The children sitting in our classes right now will be adults in ten years. Some of them will be the ones running programs, teaching the next class, handling the logistics and the finances. What they carry from their experience now will shape what they are capable of then. Not just the knowledge — although the knowledge matters — but the sense that this community is worth giving to, that showing up has value, that Islam lived through the Ahlulbayt is something real and sustaining, not just a set of inherited obligations.


Imam Hussain (عليه السلام) did not stand at Karbala for himself alone, and he knew the costs were final. He stood so that something would be preserved — a line of truth in history that could not be erased. The work of every generation since has been to carry that forward, to make it available to the next.

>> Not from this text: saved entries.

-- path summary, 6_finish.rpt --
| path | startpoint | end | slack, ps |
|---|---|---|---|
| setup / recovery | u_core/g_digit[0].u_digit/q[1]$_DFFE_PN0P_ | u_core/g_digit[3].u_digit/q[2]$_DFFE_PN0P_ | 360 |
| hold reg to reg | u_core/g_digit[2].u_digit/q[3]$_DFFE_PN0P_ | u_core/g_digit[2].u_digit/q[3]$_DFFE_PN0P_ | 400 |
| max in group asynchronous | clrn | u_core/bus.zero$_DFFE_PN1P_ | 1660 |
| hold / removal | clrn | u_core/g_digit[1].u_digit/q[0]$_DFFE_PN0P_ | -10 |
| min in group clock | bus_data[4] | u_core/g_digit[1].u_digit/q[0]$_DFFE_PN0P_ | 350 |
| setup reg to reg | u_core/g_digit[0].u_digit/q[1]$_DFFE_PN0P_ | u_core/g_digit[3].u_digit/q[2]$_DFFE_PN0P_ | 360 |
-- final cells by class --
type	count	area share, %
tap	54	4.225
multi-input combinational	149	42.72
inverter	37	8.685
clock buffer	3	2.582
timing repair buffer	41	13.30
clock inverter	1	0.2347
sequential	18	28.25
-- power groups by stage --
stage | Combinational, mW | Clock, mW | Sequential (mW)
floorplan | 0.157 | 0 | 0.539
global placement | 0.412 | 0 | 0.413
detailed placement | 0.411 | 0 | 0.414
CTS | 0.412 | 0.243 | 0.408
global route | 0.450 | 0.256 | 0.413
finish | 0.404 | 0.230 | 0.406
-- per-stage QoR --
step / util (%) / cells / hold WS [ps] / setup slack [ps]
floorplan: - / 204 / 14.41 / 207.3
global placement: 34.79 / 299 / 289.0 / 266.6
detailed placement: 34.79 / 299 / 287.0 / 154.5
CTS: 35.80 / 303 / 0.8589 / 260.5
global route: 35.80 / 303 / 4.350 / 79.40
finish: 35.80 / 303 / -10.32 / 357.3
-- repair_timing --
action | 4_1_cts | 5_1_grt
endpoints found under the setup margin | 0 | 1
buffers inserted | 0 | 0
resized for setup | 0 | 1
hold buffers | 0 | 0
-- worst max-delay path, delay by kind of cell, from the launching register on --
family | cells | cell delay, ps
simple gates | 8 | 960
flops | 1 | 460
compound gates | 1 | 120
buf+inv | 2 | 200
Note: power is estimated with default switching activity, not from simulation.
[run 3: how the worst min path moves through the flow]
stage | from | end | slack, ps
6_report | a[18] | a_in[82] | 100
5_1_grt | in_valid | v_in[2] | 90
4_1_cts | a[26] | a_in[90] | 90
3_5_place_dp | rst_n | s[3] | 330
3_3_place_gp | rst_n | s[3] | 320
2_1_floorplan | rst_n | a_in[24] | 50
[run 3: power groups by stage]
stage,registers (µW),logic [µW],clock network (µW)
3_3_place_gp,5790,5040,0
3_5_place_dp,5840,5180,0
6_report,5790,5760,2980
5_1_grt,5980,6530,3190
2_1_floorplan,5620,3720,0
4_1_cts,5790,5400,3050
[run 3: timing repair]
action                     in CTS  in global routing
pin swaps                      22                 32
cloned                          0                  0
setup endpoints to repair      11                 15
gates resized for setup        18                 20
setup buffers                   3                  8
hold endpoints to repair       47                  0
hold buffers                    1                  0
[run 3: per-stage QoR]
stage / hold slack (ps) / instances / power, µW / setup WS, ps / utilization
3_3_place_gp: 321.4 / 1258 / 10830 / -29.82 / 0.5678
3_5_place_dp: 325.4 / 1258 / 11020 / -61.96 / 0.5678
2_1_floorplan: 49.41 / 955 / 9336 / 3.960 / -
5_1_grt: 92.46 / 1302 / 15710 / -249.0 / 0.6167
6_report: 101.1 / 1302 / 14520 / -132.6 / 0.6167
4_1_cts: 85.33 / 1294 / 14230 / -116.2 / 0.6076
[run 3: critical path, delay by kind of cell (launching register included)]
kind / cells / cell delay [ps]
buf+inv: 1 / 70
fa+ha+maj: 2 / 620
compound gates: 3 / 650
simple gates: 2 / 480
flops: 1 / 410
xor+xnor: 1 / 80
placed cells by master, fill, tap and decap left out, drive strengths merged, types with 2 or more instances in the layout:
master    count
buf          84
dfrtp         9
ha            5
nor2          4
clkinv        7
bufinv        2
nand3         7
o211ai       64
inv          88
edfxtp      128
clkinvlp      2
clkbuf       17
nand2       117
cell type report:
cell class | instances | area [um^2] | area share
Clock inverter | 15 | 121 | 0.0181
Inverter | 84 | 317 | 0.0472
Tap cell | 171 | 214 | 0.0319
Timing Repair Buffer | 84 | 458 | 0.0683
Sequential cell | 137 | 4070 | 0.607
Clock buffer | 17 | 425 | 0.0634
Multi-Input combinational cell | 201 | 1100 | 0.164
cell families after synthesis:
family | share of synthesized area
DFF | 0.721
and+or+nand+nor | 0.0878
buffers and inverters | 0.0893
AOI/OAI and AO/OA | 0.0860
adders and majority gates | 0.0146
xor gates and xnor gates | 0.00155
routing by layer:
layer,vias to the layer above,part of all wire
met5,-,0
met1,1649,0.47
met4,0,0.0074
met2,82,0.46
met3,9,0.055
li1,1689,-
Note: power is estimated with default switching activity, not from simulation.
$ cat config.mk
export PLATFORM = sky130hd
export DESIGN_NAME = pc_gen_flat
export DESIGN_NICKNAME = d
export VERILOG_FILES = /design/src/rtl/pc_gen_if.sv /design/src/rtl/pc_gen.sv /design/src/flat_wrapper.sv
export SDC_FILE = /design/constraint.sdc
export NUM_CORES = 1
export LEC_CHECK = 0
export CAP_MARGIN = 5
export CELL_PAD_IN_SITES_DETAIL_PLACEMENT = 0
export CELL_PAD_IN_SITES_GLOBAL_PLACEMENT = 2
export CORE_MARGIN = 2
export CORE_UTILIZATION = 37
export CTS_CLUSTER_SIZE = 24
export DETAILED_ROUTE_END_ITERATION = 8
export DONT_BUFFER_PORTS = 1
export PLACE_DENSITY_LB_ADDON = 0.1
export SETUP_SLACK_MARGIN = 0.4
export SKIP_CTS_REPAIR_TIMING = 1
export SYNTH_ARGS = -nofsm -noshare
export SYNTH_HDL_FRONTEND = slang
export SYNTH_SLANG_ARGS = --single-unit
$ cat constraint.sdc
create_clock -name clk -period 2.4 [get_ports clk]
set_input_delay 0.48 -clock clk [delete_from_list [all_inputs] [get_ports clk]]
set_output_delay 0.48 -clock clk [all_outputs]
set_load 0.02 [all_outputs]
$ cat src/rtl/pc_gen_if.sv
// ============================================================================
// pc_gen_if : fetch-side control and request bundle for pc_gen
// Rev 1.0
// ============================================================================
`default_nettype none

interface pc_gen_if #(
  parameter int XLEN = 32
);
  logic            stall_i;
  logic            halt_i;
  logic            redirect_i;
  logic [XLEN-1:0] redirect_target_i;
  logic            fetch_ready_i;
  logic [XLEN-1:0] pc_o;
  logic            ce_o;
  logic            fetch_valid_o;
  logic            misalign_o;

  // master: the PC generator itself; slave: pipeline control + fetch memory
  modport master (
    input  stall_i, halt_i, redirect_i, redirect_target_i, fetch_ready_i,
    output pc_o, ce_o, fetch_valid_o, misalign_o
  );

  modport slave (
    output stall_i, halt_i, redirect_i, redirect_target_i, fetch_ready_i,
    input  pc_o, ce_o, fetch_valid_o, misalign_o
  );
endinterface

`default_nettype wire

$ cat src/rtl/pc_gen.sv
// ============================================================================
// pc_gen : parametrised IF-stage program counter with boot, halt and redirect
// Rev 1.0
// ============================================================================
`default_nettype none

module pc_gen #(
  parameter int              XLEN         = 32,
  parameter logic [XLEN-1:0] RESET_VECTOR = '0,
  parameter int              INST_BYTES   = 4,
  parameter int              BOOT_DELAY   = 1
) (
  input  logic     clk,
  input  logic     rst,
  pc_gen_if.master bus
);

  localparam logic [XLEN-1:0] c_LOW_MASK  = XLEN'(INST_BYTES - 1);
  localparam logic [XLEN-1:0] c_STEP      = XLEN'(INST_BYTES);
  localparam logic [3:0]      c_BOOT_LAST = 4'(BOOT_DELAY);

  typedef enum logic [1:0] {
    ST_BOOT = 2'd0,
    ST_RUN  = 2'd1,
    ST_HALT = 2'd2
  } state_t;

  state_t          r_state;
  logic [3:0]      r_boot_cnt;
  logic [XLEN-1:0] r_pc;
  logic            r_ce;
  logic            r_misalign;

  logic            w_fire;
  logic [XLEN-1:0] w_target_aligned;
  logic            w_target_misaligned;

  assign w_fire              = r_ce & ~bus.stall_i & bus.fetch_ready_i;
  assign w_target_aligned    = bus.redirect_target_i & ~c_LOW_MASK;
  assign w_target_misaligned = |(bus.redirect_target_i & c_LOW_MASK);

  // The first edge after release is spent leaving reset, so the counter runs
  // 0..BOOT_DELAY and ce_o rises on edge BOOT_DELAY+1.
  always_ff @(posedge clk or posedge rst) begin
    if (rst) begin
      r_state    <= ST_BOOT;
      r_boot_cnt <= '0;
      r_pc       <= RESET_VECTOR;
      r_ce       <= 1'b0;
      r_misalign <= 1'b0;
    end else begin
      r_misalign <= 1'b0;
      case (r_state)
        ST_BOOT: begin
          r_boot_cnt <= r_boot_cnt + 4'd1;
          if (r_boot_cnt == c_BOOT_LAST) begin
            r_state <= ST_RUN;
            r_ce    <= 1'b1;
          end
        end
        ST_RUN: begin
          if (bus.redirect_i) begin
            r_pc       <= w_target_aligned;
            r_misalign <= w_target_misaligned;
          end else if (bus.halt_i) begin
            r_state <= ST_HALT;
            r_ce    <= 1'b0;
          end else if (w_fire) begin
            r_pc <= r_pc + c_STEP;
          end
        end
        ST_HALT: begin
          if (bus.redirect_i) begin
            r_pc       <= w_target_aligned;
            r_misalign <= w_target_misaligned;
            r_state    <= ST_RUN;
            r_ce       <= 1'b1;
          end
        end
        default: begin
          r_state <= ST_BOOT;
          r_ce    <= 1'b0;
        end
      endcase
    end
  end

  assign bus.pc_o          = r_pc;
  assign bus.ce_o          = r_ce;
  assign bus.misalign_o    = r_misalign;
  assign bus.fetch_valid_o = r_ce & ~bus.stall_i;

endmodule

`default_nettype wire

$ cat src/flat_wrapper.sv
// flat-port wrapper written by rule: the top's interface ports become plain ports
module pc_gen_flat 
#(
  parameter int              XLEN         = 32,
  parameter logic [XLEN-1:0] RESET_VECTOR = '0,
  parameter int              INST_BYTES   = 4,
  parameter int              BOOT_DELAY   = 1
)
  (clk, rst, bus_stall_i, bus_halt_i, bus_redirect_i, bus_redirect_target_i, bus_fetch_ready_i, bus_pc_o, bus_ce_o, bus_fetch_valid_o, bus_misalign_o);
  pc_gen_if #(.XLEN(XLEN)) bus_i ();
  input  logic clk;
  input  logic rst;
  input wire logic [$bits(bus_i.stall_i)-1:0] bus_stall_i;
  input wire logic [$bits(bus_i.halt_i)-1:0] bus_halt_i;
  input wire logic [$bits(bus_i.redirect_i)-1:0] bus_redirect_i;
  input wire logic [$bits(bus_i.redirect_target_i)-1:0] bus_redirect_target_i;
  input wire logic [$bits(bus_i.fetch_ready_i)-1:0] bus_fetch_ready_i;
  output wire logic [$bits(bus_i.pc_o)-1:0] bus_pc_o;
  output wire logic [$bits(bus_i.ce_o)-1:0] bus_ce_o;
  output wire logic [$bits(bus_i.fetch_valid_o)-1:0] bus_fetch_valid_o;
  output wire logic [$bits(bus_i.misalign_o)-1:0] bus_misalign_o;
  assign bus_i.stall_i = bus_stall_i;
  assign bus_i.halt_i = bus_halt_i;
  assign bus_i.redirect_i = bus_redirect_i;
  assign bus_i.redirect_target_i = bus_redirect_target_i;
  assign bus_i.fetch_ready_i = bus_fetch_ready_i;
  assign bus_pc_o = bus_i.pc_o;
  assign bus_ce_o = bus_i.ce_o;
  assign bus_fetch_valid_o = bus_i.fetch_valid_o;
  assign bus_misalign_o = bus_i.misalign_o;
  pc_gen #(.XLEN(XLEN), .RESET_VECTOR(RESET_VECTOR), .INST_BYTES(INST_BYTES), .BOOT_DELAY(BOOT_DELAY)) u_core (.clk(clk), .rst(rst), .bus(bus_i));
endmodule
--- src/rtl/multi_led_blinker.sv ---
// rtl/multi_led_blinker.sv - N-channel LED pattern generator with shared tick prescaler
// Each channel runs OFF/ON/BLINK/ONESHOT from a programmable half-period in ticks.
module multi_led_blinker #(
   parameter  int CHANNELS = 4,
   parameter  int CNT_W    = 16,
   parameter  int PRESCALE = 1000,
   localparam int CH_W     = (CHANNELS > 1) ? $clog2(CHANNELS) : 1
) (
   input  logic                system1000,
   input  logic                system1000_rst,
   input  logic                cfg_valid,
   output logic                cfg_ready,
   input  logic [CH_W-1:0]     cfg_chan,
   input  logic [1:0]          cfg_mode,
   input  logic [CNT_W-1:0]    cfg_half,
   output logic [CHANNELS-1:0] leds,
   output logic [CHANNELS-1:0] done,
   output logic                tick
);

   localparam int             PW       = (PRESCALE > 1) ? $clog2(PRESCALE) : 1;
   localparam logic [PW-1:0]  PRE_LAST = PW'(PRESCALE - 1);

   localparam logic [1:0] MODE_OFF     = 2'd0;
   localparam logic [1:0] MODE_BLINK   = 2'd2;
   localparam logic [1:0] MODE_ONESHOT = 2'd3;

   localparam logic [CHANNELS-1:0][CNT_W-1:0] HALF_RST = {CHANNELS{CNT_W'(1)}};

   logic                           cfg_ready_q;
   logic [PW-1:0]                  pre_q, pre_d;
   logic                           tick_q, tick_d;
   logic [CHANNELS-1:0][1:0]       mode_q, mode_d;
   logic [CHANNELS-1:0][CNT_W-1:0] half_q, half_d;
   logic [CHANNELS-1:0][CNT_W-1:0] cnt_q, cnt_d;
   logic [CHANNELS-1:0]            led_q, led_d;
   logic [CHANNELS-1:0]            done_q, done_d;
   logic                           wr_en;
   logic [CNT_W-1:0]               cfg_half_eff;

   assign wr_en        = cfg_valid && cfg_ready_q;
   // Storing half=0 as 1 keeps the half-1 compare from wrapping.
   assign cfg_half_eff = (cfg_half == '0) ? CNT_W'(1) : cfg_half;

   always_comb begin
      pre_d  = (pre_q == PRE_LAST) ? '0 : pre_q + 1'b1;
      tick_d = (pre_d == PRE_LAST);
   end

   always_comb begin
      mode_d = mode_q;
      half_d = half_q;
      cnt_d  = cnt_q;
      led_d  = led_q;
      done_d = '0;
      for (int i = 0; i < CHANNELS; i++) begin
         // A write to this channel takes priority over a coincident tick.
         if (wr_en && (int'(cfg_chan) == i)) begin
            mode_d[i] = cfg_mode;
            half_d[i] = cfg_half_eff;
            cnt_d[i]  = '0;
            led_d[i]  = (cfg_mode != MODE_OFF);
         end else if (tick_q && ((mode_q[i] == MODE_BLINK) || (mode_q[i] == MODE_ONESHOT))) begin
            if (cnt_q[i] == (half_q[i] - 1'b1)) begin
               cnt_d[i] = '0;
               if (mode_q[i] == MODE_BLINK) begin
                  led_d[i] = ~led_q[i];
               end else begin
                  led_d[i]  = 1'b0;
                  mode_d[i] = MODE_OFF;
                  done_d[i] = 1'b1;
               end
            end else begin
               cnt_d[i] = cnt_q[i] + 1'b1;
            end
         end
      end
   end

   always_ff @(posedge system1000) begin
      if (system1000_rst) begin
         cfg_ready_q <= 1'b0;
         pre_q       <= '0;
         tick_q      <= 1'b0;
         mode_q      <= '0;
         half_q      <= HALF_RST;
         cnt_q       <= '0;
         led_q       <= '0;
         done_q      <= '0;
      end else begin
         cfg_ready_q <= 1'b1;
         pre_q       <= pre_d;
         tick_q      <= tick_d;
         mode_q      <= mode_d;
         half_q      <= half_d;
         cnt_q       <= cnt_d;
         led_q       <= led_d;
         done_q      <= done_d;
      end
   end

   assign cfg_ready = cfg_ready_q;
   assign leds      = led_q;
   assign done      = done_q;
   assign tick      = tick_q;

endmodule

We are not doing anything comparable to Karbala. But the principle scales. What we preserve or neglect passes forward. A child who grows up with no meaningful connection to the teachings of Ahlulbayt does not simply miss out on religious content. They lose a compass. They enter adulthood without a framework for the hard questions — about suffering, about justice, about how to live with integrity when it costs something.


So the programs are not for the children only. They are for us — the future version of our community that we are either building now or failing to build.

Presence matters. Financial support matters. And the intention behind both of them — that this be for the sake of Allah and for the continuation of what Ahlulbayt taught us — that matters most.

If you have been waiting for the right time to get more involved, consider this: the children in our programs are not waiting. They are already forming the impressions that will last a lifetime. We owe them our effort now, not eventually.